What to do: Where a line in the records below includes "inverters", pull that line out.

Source data:
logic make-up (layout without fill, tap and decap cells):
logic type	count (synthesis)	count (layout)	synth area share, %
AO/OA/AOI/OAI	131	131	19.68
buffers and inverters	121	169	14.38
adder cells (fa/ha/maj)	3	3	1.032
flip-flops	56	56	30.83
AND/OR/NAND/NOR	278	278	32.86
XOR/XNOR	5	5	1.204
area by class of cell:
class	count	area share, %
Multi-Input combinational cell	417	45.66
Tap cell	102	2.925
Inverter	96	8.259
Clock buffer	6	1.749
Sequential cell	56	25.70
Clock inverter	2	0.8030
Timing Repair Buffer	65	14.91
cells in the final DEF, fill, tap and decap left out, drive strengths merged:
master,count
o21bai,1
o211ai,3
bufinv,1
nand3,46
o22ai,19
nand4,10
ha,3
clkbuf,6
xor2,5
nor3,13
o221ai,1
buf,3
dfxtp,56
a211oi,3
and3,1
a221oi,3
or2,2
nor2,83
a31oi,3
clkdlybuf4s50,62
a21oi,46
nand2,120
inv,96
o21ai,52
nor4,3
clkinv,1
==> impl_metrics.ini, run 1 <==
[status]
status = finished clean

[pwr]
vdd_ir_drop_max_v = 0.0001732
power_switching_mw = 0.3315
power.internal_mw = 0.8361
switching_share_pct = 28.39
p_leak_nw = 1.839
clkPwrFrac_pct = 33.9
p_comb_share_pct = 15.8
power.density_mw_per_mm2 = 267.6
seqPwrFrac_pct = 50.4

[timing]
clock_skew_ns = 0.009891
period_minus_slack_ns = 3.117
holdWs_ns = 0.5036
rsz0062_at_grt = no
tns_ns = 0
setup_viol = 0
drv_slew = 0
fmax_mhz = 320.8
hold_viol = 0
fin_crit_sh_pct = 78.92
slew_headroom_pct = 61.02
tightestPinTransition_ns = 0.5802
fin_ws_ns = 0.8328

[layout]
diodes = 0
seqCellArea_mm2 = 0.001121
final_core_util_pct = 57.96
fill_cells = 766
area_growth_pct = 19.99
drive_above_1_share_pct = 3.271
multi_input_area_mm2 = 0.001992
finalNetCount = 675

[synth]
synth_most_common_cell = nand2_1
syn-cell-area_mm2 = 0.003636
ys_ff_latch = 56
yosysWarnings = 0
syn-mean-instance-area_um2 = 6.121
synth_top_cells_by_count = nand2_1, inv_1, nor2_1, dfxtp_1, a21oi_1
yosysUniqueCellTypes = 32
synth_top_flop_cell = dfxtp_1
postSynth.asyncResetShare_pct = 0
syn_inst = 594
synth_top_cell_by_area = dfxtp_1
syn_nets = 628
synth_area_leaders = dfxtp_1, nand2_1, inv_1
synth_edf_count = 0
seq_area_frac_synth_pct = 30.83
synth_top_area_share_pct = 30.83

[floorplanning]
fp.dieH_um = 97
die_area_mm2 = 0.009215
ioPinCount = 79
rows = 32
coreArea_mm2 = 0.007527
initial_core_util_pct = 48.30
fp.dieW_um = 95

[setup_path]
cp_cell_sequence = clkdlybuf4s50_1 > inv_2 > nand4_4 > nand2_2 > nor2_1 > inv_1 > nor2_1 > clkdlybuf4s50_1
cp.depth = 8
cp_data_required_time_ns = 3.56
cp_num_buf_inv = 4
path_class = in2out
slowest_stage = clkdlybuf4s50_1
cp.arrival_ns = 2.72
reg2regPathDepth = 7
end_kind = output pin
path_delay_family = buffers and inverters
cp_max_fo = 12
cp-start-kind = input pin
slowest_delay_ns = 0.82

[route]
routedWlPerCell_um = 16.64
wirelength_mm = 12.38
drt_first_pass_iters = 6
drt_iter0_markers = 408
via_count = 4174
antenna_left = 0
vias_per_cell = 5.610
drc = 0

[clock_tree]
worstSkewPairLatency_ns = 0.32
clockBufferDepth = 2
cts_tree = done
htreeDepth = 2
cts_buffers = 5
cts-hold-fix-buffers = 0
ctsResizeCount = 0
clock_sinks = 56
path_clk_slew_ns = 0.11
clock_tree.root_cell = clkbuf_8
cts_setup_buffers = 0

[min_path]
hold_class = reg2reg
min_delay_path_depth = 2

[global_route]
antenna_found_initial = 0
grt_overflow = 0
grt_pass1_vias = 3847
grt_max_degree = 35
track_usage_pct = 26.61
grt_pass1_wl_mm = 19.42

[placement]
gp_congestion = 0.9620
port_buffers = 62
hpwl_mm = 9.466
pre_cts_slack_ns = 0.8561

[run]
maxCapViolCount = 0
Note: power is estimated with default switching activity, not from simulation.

* * *

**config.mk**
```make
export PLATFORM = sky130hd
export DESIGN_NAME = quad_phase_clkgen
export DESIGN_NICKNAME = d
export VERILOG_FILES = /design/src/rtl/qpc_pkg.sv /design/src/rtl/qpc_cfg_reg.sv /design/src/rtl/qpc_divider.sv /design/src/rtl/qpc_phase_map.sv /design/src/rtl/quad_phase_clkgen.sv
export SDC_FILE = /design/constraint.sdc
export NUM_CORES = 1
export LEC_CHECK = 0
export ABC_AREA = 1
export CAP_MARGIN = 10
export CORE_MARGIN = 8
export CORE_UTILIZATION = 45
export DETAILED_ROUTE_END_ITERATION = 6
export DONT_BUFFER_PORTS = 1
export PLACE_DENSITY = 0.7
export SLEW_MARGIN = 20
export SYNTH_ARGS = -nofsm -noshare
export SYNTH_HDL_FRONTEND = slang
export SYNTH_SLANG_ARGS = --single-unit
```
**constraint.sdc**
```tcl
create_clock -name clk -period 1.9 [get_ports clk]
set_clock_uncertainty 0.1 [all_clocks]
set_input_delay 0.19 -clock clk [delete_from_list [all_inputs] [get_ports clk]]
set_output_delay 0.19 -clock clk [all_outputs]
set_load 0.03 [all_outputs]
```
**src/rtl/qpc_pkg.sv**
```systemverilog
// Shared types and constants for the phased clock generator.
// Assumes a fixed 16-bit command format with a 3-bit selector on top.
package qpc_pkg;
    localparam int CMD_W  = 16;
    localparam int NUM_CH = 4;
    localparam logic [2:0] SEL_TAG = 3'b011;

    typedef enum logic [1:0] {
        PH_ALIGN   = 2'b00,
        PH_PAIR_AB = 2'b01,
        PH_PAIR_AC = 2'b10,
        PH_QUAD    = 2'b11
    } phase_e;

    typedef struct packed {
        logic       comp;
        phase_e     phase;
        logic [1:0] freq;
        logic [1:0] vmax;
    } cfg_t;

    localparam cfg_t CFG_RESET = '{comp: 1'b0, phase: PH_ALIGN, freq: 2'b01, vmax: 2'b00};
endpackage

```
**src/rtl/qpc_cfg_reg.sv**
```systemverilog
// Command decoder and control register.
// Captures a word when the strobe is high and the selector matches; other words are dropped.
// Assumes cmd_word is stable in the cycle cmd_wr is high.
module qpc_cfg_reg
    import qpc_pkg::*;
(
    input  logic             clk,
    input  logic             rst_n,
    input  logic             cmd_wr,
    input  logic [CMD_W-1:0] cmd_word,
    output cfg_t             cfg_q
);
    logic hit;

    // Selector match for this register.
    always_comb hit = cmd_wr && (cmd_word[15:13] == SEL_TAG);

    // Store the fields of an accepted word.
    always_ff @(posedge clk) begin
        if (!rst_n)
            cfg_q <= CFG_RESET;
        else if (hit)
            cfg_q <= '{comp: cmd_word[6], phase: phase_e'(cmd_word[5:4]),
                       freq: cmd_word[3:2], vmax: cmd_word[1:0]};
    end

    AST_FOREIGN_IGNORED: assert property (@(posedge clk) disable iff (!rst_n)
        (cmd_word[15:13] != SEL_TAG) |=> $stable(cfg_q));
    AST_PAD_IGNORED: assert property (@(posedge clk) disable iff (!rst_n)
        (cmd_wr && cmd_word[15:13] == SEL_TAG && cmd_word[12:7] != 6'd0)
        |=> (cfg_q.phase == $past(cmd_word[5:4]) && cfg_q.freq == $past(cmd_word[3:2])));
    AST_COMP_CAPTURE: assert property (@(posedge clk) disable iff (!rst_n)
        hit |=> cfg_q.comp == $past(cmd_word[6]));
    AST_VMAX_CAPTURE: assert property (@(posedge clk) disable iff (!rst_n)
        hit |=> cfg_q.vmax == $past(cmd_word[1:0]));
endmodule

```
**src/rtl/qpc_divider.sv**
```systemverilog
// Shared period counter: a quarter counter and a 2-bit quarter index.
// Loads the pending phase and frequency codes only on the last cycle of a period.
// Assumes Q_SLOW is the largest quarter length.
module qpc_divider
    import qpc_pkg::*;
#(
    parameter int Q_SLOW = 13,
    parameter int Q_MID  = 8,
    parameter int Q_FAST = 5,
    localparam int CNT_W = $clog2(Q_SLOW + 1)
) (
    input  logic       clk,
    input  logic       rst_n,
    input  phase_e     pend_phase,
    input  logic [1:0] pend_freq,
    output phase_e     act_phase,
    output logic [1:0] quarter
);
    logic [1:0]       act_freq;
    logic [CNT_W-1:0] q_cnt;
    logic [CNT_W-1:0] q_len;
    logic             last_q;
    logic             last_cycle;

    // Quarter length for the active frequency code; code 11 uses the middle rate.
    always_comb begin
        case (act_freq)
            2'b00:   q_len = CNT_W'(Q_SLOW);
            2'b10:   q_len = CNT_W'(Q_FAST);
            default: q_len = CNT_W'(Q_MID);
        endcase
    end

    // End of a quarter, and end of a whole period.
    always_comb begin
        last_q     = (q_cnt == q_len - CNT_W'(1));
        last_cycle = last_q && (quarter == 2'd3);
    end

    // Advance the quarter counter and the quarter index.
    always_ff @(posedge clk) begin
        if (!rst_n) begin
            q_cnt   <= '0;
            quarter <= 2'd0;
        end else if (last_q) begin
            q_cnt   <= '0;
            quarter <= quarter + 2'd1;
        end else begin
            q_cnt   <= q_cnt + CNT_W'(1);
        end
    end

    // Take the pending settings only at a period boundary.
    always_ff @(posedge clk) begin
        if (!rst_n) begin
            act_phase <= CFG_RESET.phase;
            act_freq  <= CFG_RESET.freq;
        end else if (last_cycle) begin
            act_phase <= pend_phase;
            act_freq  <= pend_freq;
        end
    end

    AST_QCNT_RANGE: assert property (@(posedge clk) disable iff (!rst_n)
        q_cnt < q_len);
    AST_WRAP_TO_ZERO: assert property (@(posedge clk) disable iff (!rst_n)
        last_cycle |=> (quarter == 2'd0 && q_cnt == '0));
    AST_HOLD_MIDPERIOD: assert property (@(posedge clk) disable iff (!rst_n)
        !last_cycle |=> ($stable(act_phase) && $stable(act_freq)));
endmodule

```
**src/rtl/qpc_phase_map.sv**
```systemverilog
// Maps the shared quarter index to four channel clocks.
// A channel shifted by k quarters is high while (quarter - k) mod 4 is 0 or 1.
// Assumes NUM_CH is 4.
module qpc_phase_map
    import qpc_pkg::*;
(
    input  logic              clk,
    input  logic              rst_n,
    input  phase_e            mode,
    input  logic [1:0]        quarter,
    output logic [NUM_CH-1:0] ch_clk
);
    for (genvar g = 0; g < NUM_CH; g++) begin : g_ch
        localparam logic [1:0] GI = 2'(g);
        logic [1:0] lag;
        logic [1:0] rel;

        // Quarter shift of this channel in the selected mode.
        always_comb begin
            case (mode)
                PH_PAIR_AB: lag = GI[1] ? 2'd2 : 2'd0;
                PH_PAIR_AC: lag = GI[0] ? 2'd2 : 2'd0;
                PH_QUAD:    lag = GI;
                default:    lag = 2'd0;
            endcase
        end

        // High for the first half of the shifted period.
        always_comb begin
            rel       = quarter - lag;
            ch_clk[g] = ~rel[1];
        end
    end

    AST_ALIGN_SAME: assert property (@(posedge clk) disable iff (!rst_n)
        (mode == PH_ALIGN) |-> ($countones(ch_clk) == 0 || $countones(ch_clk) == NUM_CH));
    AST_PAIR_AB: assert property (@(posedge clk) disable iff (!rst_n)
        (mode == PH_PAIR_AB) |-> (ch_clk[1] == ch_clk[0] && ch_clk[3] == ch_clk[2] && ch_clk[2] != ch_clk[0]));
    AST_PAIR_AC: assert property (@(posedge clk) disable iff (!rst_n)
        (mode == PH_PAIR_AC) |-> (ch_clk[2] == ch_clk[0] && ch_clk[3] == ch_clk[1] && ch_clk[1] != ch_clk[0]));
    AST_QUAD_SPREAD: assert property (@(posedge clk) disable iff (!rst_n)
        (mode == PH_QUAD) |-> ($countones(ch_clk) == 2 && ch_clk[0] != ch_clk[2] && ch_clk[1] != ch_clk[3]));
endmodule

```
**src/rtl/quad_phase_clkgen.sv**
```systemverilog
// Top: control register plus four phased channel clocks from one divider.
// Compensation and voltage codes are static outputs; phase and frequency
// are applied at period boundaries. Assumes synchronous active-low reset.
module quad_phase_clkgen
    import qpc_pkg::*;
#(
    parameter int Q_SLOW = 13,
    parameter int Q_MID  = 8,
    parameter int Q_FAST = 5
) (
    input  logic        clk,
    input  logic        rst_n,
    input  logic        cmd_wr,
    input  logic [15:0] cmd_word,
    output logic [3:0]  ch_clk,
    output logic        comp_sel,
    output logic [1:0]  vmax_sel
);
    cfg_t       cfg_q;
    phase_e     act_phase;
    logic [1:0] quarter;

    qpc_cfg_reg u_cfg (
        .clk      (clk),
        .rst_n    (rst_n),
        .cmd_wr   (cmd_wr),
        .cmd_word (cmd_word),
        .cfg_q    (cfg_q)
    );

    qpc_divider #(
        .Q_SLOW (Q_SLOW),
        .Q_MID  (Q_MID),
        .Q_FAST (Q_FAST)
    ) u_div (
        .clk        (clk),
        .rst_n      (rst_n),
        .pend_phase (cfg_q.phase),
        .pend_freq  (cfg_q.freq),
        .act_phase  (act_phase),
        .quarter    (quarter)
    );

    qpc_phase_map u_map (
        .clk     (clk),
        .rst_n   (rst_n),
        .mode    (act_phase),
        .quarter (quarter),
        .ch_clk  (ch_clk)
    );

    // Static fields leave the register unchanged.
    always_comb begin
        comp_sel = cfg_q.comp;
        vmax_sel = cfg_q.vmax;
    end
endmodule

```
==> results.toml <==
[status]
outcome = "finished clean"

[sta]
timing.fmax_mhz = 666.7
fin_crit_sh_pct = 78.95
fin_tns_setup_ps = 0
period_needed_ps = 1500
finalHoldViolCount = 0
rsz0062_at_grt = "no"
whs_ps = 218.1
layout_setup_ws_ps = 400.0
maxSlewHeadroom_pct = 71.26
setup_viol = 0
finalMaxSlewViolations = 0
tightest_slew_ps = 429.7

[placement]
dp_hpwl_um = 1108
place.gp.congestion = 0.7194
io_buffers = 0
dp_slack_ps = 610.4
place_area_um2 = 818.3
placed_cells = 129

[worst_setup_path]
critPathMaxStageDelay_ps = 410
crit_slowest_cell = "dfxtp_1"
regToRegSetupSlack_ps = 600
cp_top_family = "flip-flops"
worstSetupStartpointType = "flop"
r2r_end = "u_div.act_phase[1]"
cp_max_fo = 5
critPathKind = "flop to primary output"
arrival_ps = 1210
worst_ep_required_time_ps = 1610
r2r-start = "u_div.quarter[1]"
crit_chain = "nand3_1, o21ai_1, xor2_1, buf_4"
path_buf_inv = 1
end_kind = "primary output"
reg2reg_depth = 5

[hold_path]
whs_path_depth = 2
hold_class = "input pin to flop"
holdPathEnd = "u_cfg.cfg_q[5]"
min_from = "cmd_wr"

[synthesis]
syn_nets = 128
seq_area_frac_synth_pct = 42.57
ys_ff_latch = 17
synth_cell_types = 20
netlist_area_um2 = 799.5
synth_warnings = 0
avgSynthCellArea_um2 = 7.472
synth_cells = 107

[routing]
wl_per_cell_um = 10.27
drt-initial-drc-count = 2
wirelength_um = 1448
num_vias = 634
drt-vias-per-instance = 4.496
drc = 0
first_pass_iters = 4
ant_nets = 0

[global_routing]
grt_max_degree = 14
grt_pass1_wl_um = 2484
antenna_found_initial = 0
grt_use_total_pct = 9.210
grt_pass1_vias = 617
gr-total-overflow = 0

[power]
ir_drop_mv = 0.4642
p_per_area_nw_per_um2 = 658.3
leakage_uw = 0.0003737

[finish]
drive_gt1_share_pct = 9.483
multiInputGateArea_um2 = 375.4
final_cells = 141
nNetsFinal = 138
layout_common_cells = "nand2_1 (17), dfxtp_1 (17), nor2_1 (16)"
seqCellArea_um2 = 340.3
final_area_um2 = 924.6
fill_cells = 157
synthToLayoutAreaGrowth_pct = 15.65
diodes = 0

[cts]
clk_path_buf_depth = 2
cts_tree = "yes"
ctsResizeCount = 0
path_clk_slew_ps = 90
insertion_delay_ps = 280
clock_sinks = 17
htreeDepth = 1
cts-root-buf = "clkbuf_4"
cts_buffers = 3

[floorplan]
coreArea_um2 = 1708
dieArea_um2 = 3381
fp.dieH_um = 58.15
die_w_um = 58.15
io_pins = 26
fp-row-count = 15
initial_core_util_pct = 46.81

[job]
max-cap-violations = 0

* * *

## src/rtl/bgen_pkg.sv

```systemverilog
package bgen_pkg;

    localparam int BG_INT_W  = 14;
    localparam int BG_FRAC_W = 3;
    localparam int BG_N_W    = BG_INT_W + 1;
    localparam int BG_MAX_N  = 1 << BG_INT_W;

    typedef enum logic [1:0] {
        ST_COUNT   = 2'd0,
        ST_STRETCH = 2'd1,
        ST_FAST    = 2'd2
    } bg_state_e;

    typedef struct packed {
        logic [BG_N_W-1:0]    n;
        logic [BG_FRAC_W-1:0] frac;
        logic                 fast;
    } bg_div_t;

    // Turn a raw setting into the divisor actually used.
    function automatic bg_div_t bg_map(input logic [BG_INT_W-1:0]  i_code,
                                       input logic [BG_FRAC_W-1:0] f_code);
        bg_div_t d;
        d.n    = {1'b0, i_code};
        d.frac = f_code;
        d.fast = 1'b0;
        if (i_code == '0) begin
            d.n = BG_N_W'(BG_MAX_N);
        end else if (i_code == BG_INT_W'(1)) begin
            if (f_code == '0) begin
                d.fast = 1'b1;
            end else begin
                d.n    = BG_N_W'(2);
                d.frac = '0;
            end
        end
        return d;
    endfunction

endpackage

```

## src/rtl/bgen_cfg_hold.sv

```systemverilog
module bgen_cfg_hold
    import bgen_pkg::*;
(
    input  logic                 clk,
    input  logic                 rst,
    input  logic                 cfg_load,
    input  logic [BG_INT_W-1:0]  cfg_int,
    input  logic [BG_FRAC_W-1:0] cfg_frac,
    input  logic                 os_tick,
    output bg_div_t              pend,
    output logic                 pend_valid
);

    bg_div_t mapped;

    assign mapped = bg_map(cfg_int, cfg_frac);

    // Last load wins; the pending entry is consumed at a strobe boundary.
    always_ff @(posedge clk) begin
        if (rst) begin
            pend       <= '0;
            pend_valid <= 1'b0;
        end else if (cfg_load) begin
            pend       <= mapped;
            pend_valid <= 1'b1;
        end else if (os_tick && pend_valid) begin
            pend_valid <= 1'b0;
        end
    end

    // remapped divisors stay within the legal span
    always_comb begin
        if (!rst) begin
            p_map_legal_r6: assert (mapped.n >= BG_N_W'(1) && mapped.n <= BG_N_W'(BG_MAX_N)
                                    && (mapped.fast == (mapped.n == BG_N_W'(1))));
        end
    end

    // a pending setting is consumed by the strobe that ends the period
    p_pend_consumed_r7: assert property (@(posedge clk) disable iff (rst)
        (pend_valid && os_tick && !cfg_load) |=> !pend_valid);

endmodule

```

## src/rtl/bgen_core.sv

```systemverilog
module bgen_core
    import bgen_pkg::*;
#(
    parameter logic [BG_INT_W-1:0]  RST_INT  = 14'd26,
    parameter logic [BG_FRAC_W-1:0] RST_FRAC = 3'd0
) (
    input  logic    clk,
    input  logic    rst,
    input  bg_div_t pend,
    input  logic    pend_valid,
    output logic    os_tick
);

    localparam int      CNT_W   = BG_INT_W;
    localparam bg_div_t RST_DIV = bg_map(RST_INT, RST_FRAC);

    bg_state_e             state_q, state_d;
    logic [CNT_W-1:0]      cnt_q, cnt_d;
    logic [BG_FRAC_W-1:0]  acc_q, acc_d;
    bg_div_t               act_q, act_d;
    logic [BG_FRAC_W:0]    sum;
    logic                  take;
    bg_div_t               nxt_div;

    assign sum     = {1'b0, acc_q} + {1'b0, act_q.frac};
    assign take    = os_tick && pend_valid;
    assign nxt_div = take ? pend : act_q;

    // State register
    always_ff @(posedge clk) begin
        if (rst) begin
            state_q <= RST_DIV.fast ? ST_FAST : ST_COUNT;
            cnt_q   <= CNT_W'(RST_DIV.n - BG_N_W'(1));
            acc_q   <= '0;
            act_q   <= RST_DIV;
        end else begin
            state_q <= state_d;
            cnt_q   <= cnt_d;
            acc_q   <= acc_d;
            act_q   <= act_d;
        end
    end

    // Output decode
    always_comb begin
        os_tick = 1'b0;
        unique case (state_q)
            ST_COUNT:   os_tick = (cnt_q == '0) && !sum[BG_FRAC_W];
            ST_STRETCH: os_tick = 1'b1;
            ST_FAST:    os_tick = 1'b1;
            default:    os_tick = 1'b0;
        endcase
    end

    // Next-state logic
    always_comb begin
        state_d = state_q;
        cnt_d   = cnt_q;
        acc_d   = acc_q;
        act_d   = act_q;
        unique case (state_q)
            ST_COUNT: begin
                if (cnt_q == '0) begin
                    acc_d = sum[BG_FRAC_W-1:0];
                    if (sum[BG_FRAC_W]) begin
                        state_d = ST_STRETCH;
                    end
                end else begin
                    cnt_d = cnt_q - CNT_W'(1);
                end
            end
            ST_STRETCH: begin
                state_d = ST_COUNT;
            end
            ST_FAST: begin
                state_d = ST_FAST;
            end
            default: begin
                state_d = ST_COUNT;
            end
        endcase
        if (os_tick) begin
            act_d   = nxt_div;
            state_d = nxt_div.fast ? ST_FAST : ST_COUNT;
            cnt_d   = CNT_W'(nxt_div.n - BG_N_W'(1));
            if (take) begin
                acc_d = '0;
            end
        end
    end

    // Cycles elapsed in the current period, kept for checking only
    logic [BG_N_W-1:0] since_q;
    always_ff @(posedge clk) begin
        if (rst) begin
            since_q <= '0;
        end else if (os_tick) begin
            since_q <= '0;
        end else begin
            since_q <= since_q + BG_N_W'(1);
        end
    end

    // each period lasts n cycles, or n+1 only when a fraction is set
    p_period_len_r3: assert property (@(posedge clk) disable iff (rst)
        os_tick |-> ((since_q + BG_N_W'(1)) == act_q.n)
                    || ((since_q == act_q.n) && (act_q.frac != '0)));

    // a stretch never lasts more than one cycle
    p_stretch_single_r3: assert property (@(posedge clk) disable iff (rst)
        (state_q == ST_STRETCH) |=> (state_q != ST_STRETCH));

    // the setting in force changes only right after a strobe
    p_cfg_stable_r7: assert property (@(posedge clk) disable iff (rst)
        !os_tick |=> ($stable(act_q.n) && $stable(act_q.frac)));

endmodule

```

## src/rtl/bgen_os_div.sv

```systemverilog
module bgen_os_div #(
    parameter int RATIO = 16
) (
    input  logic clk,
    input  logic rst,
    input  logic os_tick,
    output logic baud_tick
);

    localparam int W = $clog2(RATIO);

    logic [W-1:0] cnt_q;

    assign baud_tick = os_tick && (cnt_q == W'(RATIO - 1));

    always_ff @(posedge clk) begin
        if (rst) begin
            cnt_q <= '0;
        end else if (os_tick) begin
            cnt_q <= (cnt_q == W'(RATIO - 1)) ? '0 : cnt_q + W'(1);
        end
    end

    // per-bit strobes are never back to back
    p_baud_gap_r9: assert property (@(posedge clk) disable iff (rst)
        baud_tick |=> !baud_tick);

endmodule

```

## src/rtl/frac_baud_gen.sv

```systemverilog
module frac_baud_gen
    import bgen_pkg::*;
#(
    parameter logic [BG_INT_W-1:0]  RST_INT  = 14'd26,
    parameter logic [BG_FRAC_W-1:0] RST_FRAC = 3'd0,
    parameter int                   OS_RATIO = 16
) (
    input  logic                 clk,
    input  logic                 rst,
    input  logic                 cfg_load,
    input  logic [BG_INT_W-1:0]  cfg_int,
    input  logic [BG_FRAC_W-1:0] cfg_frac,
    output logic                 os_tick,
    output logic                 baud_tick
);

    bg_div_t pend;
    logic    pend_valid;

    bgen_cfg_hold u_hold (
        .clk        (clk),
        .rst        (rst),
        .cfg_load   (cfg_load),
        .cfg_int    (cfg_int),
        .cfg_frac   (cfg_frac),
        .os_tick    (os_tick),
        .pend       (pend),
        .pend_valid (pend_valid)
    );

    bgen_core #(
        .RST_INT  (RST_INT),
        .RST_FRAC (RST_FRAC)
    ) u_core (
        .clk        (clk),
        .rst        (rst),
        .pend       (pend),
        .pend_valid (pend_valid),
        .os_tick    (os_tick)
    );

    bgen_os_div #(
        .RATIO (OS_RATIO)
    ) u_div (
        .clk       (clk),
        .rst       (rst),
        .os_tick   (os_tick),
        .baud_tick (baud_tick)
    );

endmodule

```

Completed task:
buffers and inverters	121	169	14.38
path_delay_family = buffers and inverters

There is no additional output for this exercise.